# THE PROBLEM
Within the records below is a range that opens at the line with "export CORE_UTILIZATION = 52" and closes at the line with "create_clock -name clk". Return that range word for word, both ends included, and only that range.

# DATA
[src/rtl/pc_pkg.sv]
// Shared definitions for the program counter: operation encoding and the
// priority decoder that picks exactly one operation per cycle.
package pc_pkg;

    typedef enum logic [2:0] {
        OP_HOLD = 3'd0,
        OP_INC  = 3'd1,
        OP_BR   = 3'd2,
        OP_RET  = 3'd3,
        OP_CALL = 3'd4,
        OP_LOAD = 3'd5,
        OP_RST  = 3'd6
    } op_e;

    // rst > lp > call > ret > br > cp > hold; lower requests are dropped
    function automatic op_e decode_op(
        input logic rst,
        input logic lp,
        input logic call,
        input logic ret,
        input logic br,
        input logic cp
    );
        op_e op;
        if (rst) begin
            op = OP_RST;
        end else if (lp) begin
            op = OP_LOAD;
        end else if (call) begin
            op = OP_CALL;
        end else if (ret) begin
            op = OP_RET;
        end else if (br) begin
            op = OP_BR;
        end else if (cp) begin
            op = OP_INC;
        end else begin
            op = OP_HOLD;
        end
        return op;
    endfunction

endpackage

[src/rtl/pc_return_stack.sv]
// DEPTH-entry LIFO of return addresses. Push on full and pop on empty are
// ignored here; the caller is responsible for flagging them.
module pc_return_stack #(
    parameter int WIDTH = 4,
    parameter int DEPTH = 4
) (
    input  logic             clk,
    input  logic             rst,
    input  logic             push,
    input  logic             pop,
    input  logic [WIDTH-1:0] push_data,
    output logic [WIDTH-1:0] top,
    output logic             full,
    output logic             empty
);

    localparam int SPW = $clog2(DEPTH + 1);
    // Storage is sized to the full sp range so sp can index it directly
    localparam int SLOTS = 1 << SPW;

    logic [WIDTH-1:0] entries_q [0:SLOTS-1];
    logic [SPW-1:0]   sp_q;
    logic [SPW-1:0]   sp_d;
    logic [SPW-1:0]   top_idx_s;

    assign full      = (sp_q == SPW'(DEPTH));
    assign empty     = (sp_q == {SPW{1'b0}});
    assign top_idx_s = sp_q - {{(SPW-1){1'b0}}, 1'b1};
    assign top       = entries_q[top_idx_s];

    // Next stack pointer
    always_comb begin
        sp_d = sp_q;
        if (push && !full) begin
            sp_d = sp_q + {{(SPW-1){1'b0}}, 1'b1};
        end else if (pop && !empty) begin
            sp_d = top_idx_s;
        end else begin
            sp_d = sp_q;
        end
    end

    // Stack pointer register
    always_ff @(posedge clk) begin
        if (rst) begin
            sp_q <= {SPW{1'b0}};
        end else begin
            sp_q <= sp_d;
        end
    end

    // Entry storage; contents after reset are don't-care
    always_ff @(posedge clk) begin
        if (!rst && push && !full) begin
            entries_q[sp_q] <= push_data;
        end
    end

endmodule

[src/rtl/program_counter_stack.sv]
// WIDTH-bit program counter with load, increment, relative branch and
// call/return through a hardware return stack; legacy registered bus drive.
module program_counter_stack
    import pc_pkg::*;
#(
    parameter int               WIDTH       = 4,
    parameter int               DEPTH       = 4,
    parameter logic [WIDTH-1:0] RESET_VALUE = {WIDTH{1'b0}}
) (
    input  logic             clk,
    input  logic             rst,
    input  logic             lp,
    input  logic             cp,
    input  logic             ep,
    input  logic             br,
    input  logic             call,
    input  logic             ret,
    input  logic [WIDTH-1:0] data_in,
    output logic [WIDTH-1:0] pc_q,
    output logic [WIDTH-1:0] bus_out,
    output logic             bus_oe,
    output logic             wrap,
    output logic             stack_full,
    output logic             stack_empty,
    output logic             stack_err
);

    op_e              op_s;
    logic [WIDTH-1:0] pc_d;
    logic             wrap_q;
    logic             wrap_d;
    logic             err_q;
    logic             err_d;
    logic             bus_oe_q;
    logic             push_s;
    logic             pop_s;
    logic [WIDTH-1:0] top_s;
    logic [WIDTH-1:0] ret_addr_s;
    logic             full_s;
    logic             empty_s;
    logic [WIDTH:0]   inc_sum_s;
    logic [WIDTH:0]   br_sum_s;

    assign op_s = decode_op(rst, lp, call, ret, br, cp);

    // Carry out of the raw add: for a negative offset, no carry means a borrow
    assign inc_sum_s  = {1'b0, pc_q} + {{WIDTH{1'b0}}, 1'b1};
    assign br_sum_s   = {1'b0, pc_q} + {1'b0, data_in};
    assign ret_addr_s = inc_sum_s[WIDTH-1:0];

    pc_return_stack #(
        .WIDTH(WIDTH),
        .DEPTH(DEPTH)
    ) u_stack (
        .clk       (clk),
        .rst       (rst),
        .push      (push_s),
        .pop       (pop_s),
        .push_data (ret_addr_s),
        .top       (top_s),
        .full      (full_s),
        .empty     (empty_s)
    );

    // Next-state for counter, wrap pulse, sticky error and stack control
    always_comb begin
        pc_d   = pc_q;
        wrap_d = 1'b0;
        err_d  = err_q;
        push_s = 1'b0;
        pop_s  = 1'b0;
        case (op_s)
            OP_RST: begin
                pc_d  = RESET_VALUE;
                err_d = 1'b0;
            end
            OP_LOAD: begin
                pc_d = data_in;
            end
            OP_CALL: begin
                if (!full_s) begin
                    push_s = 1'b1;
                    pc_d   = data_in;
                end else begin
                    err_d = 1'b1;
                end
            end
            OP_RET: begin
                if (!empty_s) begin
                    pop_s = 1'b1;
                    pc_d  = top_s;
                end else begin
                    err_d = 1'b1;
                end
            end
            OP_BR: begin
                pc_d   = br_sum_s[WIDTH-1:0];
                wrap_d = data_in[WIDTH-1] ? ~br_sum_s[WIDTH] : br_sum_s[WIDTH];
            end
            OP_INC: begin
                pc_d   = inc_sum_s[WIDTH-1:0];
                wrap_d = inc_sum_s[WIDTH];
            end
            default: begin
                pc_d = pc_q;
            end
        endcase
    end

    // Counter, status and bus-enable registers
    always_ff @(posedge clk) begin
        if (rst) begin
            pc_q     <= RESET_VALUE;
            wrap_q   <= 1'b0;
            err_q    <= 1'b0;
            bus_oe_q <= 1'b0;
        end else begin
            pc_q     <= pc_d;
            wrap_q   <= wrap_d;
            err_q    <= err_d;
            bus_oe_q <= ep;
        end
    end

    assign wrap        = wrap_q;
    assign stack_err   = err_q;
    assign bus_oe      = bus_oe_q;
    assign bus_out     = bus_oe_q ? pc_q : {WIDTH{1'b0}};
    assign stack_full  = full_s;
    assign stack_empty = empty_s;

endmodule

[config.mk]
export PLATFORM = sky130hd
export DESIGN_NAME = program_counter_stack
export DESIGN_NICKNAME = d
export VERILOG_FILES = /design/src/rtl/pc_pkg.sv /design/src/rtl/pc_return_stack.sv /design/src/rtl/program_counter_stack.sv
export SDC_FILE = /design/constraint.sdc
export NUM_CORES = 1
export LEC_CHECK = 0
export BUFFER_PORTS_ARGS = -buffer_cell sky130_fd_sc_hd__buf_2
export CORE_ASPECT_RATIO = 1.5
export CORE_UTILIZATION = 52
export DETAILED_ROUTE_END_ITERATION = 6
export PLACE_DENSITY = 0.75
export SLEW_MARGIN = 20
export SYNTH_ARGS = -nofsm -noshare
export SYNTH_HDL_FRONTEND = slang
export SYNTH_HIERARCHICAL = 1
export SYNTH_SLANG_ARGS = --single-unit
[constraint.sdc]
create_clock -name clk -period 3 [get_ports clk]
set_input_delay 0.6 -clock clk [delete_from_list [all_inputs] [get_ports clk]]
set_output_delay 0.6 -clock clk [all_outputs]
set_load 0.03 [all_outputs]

# FINAL ANSWER
export CORE_UTILIZATION = 52
export DETAILED_ROUTE_END_ITERATION = 6
export PLACE_DENSITY = 0.75
export SLEW_MARGIN = 20
export SYNTH_ARGS = -nofsm -noshare
export SYNTH_HDL_FRONTEND = slang
export SYNTH_HIERARCHICAL = 1
export SYNTH_SLANG_ARGS = --single-unit
[constraint.sdc]
create_clock -name clk -period 3 [get_ports clk]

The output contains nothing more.